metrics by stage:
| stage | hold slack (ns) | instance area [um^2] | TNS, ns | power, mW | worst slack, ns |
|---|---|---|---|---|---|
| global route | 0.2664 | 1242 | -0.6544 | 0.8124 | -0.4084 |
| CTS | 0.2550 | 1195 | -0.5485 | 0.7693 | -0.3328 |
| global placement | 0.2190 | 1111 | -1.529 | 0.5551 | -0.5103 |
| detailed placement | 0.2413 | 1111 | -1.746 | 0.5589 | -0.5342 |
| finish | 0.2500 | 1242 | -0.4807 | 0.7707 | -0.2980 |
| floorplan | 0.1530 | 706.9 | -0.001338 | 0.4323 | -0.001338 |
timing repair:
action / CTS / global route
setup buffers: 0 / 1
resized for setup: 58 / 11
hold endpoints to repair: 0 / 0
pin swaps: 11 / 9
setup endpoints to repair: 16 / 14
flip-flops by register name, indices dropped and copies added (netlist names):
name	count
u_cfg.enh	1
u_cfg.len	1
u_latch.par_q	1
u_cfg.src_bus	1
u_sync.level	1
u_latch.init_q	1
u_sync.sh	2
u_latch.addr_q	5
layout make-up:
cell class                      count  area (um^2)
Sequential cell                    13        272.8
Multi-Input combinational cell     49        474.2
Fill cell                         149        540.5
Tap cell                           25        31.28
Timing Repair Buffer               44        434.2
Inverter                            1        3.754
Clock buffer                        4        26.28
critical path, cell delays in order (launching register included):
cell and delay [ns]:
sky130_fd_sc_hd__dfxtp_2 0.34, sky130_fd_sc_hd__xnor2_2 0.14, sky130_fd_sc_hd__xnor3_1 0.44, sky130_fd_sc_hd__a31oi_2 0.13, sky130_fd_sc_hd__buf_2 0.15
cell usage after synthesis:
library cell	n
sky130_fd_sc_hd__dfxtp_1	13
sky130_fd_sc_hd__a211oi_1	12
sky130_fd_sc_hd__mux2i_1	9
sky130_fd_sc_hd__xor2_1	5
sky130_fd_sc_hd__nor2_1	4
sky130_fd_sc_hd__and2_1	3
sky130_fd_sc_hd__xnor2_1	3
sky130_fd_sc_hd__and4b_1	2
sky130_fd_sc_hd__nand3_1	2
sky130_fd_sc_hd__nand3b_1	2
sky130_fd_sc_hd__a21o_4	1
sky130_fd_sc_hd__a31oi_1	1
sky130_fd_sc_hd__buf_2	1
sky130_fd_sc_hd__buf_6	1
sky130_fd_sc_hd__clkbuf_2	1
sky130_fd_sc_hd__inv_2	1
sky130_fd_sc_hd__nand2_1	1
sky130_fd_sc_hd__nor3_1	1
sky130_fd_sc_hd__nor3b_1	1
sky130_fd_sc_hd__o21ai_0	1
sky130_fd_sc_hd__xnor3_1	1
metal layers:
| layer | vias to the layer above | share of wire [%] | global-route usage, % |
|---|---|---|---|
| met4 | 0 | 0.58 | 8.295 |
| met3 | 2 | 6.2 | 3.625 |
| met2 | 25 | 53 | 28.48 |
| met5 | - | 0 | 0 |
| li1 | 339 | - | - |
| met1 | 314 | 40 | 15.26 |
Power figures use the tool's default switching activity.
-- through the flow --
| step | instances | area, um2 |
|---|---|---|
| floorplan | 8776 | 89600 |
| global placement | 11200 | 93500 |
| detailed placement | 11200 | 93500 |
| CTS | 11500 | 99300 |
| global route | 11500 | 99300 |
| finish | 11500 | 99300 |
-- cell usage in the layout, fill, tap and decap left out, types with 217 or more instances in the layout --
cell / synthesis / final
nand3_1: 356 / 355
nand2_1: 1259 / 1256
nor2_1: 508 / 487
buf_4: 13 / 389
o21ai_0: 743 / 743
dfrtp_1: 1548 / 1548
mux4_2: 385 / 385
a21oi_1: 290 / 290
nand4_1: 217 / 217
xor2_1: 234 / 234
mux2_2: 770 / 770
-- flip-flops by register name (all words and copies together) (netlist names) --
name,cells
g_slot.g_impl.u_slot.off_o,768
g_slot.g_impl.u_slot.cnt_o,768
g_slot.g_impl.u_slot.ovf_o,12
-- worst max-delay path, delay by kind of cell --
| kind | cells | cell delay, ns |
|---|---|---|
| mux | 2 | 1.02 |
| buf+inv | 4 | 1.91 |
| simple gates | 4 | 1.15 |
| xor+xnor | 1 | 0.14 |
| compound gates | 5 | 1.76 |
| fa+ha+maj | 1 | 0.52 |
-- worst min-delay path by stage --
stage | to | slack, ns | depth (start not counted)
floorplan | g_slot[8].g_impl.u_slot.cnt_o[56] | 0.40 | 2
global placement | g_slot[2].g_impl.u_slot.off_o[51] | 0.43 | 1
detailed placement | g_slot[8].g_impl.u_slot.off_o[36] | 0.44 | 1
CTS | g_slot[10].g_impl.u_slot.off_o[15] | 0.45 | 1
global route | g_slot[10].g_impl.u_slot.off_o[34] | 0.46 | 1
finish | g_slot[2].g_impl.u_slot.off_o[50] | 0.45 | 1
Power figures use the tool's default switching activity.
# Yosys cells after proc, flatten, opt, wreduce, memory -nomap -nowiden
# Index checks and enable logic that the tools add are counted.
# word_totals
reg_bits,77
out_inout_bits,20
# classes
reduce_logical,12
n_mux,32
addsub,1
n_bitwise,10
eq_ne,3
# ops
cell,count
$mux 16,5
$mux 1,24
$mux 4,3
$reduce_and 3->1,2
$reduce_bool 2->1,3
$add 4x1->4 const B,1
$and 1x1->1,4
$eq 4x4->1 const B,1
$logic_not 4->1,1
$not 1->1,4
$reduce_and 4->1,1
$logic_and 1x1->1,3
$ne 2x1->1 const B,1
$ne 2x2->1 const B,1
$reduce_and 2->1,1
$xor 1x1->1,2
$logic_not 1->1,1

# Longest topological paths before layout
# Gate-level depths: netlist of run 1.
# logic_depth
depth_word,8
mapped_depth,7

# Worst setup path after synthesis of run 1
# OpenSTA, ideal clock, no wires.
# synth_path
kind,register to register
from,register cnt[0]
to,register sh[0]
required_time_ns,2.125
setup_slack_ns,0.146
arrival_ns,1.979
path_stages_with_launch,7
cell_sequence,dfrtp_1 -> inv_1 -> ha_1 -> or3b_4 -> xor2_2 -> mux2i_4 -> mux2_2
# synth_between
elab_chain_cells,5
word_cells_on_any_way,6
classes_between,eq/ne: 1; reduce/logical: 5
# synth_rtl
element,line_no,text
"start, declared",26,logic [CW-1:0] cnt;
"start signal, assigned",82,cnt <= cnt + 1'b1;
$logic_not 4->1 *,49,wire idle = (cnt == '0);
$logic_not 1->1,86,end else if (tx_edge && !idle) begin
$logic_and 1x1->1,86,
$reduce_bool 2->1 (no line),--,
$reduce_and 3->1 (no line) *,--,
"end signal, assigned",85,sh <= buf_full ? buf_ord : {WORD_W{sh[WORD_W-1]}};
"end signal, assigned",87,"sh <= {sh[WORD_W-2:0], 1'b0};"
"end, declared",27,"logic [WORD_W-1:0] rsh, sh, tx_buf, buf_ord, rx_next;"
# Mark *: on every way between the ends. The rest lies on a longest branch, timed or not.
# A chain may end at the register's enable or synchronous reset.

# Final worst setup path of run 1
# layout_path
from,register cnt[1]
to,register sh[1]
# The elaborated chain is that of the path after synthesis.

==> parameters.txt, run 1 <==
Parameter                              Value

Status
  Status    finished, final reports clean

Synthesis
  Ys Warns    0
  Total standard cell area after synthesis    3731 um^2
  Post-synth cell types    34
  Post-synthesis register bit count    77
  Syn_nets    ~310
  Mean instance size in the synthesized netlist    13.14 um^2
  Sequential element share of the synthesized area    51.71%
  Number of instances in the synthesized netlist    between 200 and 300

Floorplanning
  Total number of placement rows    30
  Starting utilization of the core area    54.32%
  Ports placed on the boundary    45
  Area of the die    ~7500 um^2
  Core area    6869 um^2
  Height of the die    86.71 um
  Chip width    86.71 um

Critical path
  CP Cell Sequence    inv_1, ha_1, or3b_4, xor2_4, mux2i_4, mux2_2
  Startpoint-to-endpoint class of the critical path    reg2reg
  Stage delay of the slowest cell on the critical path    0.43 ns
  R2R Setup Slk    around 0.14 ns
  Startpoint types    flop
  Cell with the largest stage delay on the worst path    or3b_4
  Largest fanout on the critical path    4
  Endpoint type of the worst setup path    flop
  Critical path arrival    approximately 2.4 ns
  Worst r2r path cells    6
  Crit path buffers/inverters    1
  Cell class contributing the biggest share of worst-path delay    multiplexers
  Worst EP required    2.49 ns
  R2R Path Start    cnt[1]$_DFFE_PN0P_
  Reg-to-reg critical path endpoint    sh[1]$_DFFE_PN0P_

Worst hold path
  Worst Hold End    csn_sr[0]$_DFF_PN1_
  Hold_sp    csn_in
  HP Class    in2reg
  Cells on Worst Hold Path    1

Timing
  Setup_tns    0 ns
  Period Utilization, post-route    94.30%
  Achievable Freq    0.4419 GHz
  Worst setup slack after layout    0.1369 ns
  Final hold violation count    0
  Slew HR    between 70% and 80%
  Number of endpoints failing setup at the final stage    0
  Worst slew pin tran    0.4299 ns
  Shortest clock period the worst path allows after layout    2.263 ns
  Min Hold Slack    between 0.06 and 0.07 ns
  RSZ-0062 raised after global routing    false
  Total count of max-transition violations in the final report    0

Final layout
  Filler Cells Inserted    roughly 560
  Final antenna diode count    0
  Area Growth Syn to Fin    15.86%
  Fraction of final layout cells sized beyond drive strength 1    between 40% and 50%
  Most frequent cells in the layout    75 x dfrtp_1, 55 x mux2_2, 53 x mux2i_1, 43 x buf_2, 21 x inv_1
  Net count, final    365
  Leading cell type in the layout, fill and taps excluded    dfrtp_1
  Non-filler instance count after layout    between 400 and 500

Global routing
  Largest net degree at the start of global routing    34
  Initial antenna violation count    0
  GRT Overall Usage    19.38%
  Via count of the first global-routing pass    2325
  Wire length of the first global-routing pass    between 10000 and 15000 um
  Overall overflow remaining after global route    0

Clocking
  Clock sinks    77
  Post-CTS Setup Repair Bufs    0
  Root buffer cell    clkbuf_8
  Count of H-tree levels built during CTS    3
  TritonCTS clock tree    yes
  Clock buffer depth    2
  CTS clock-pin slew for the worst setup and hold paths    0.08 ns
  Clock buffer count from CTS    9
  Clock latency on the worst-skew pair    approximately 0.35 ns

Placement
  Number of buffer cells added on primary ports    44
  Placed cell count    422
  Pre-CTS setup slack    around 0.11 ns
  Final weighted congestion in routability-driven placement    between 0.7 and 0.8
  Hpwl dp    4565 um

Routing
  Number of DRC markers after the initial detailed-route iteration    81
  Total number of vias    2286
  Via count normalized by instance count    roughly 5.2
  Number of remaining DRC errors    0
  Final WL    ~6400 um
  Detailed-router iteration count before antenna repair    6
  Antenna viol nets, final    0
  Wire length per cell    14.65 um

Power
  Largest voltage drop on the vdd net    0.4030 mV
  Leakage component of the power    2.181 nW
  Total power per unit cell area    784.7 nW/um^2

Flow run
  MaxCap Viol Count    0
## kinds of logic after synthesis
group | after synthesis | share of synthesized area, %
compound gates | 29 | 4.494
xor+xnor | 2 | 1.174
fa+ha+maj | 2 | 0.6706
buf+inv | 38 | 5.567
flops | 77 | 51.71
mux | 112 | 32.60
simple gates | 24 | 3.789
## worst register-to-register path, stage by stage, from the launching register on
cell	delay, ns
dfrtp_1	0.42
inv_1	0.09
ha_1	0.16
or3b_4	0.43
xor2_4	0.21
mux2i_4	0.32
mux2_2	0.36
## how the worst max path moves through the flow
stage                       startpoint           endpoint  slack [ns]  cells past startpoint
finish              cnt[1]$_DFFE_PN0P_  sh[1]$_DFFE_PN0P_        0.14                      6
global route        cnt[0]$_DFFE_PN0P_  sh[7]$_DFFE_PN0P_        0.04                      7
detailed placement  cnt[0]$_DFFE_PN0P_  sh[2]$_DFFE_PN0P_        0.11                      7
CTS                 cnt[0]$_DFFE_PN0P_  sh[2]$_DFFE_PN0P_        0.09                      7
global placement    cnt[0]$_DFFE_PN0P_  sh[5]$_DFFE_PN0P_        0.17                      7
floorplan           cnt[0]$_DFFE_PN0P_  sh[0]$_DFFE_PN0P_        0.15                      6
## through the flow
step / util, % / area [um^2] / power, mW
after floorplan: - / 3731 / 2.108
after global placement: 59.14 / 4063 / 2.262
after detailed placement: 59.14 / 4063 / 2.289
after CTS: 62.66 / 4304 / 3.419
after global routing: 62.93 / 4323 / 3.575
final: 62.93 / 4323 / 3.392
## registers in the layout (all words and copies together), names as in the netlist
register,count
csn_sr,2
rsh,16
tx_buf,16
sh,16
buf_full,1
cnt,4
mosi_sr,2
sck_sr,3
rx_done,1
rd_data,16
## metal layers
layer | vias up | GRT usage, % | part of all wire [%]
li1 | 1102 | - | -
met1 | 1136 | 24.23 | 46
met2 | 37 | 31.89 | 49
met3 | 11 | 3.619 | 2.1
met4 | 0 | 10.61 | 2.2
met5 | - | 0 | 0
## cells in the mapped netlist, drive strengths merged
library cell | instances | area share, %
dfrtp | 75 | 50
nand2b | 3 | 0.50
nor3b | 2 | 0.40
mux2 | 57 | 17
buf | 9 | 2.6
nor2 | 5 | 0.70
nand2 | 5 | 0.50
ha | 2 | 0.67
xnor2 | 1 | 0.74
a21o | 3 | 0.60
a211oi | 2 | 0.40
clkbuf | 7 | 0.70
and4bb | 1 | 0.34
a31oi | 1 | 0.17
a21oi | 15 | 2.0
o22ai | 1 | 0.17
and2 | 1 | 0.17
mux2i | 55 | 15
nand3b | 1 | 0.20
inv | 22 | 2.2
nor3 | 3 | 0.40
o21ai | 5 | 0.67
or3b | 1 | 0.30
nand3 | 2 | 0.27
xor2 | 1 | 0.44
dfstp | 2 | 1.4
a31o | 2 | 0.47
===== src/rtl/dram_refresh_sched.sv =====
module dram_refresh_sched #(
    parameter int PAUSE_CYC = 10000,
    parameter int INIT_CBR  = 8,
    parameter int REFI_CYC  = 1560,
    parameter int DEBT_W    = 3,
    parameter int T_CSR     = 1,
    parameter int T_RAS     = 6,
    parameter int T_RP      = 4
) (
    input  logic clk,
    input  logic rst_n,
    input  logic bus_gnt_i,
    output logic bus_req_o,
    output logic bus_own_o,
    output logic ras_n_o,
    output logic cas_n_o,
    output logic we_n_o,
    output logic init_done_o
);
    logic tick, owed, take, done;

    drs_interval #(.PERIOD(REFI_CYC)) u_interval (
        .clk    (clk),
        .rst_n  (rst_n),
        .run_i  (done),
        .tick_o (tick)
    );

    drs_debt #(.DEBT_W(DEBT_W)) u_debt (
        .clk    (clk),
        .rst_n  (rst_n),
        .add_i  (tick),
        .take_i (take),
        .owed_o (owed)
    );

    drs_cbr_seq #(
        .PAUSE_CYC (PAUSE_CYC),
        .INIT_CBR  (INIT_CBR),
        .T_CSR     (T_CSR),
        .T_RAS     (T_RAS),
        .T_RP      (T_RP)
    ) u_seq (
        .clk     (clk),
        .rst_n   (rst_n),
        .gnt_i   (bus_gnt_i),
        .owed_i  (owed),
        .req_o   (bus_req_o),
        .own_o   (bus_own_o),
        .ras_n_o (ras_n_o),
        .cas_n_o (cas_n_o),
        .take_o  (take),
        .done_o  (done)
    );

    assign we_n_o      = 1'b1;
    assign init_done_o = done;
endmodule


===== config.mk =====
export PLATFORM = sky130hd
export DESIGN_NAME = dram_refresh_sched
export DESIGN_NICKNAME = d
export VERILOG_FILES = /design/src/rtl/drs_pkg.sv /design/src/rtl/drs_interval.sv /design/src/rtl/drs_debt.sv /design/src/rtl/drs_cbr_seq.sv /design/src/rtl/dram_refresh_sched.sv
export SDC_FILE = /design/constraint.sdc
export NUM_CORES = 1
export LEC_CHECK = 0
export BUFFER_PORTS_ARGS = -buffer_cell sky130_fd_sc_hd__buf_2
export CAP_MARGIN = 20
export CORE_ASPECT_RATIO = 0.6
export CORE_MARGIN = 5
export CORE_UTILIZATION = 40
export CTS_CLUSTER_SIZE = 10
export DETAILED_ROUTE_END_ITERATION = 10
export PLACE_DENSITY = 0.66
export SYNTH_ARGS = -nofsm -noshare
export SYNTH_HDL_FRONTEND = slang
export SYNTH_SLANG_ARGS = --single-unit

===== constraint.sdc =====
create_clock -name clk -period 9.85 [get_ports clk]
set_input_delay 0.4925 -clock clk [delete_from_list [all_inputs] [get_ports clk]]
set_output_delay 0.4925 -clock clk [all_outputs]
set_load 0.005 [all_outputs]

***

### WORK TO COMPLETE
Find the line with "nor3b | 2 | 0.40" in the material above. Reproduce it and each line after it up to and including the line with "dfstp | 2 | 1.4".

### YOUR RESPONSE
nor3b | 2 | 0.40
mux2 | 57 | 17
buf | 9 | 2.6
nor2 | 5 | 0.70
nand2 | 5 | 0.50
ha | 2 | 0.67
xnor2 | 1 | 0.74
a21o | 3 | 0.60
a211oi | 2 | 0.40
clkbuf | 7 | 0.70
and4bb | 1 | 0.34
a31oi | 1 | 0.17
a21oi | 15 | 2.0
o22ai | 1 | 0.17
and2 | 1 | 0.17
mux2i | 55 | 15
nand3b | 1 | 0.20
inv | 22 | 2.2
nor3 | 3 | 0.40
o21ai | 5 | 0.67
or3b | 1 | 0.30
nand3 | 2 | 0.27
xor2 | 1 | 0.44
dfstp | 2 | 1.4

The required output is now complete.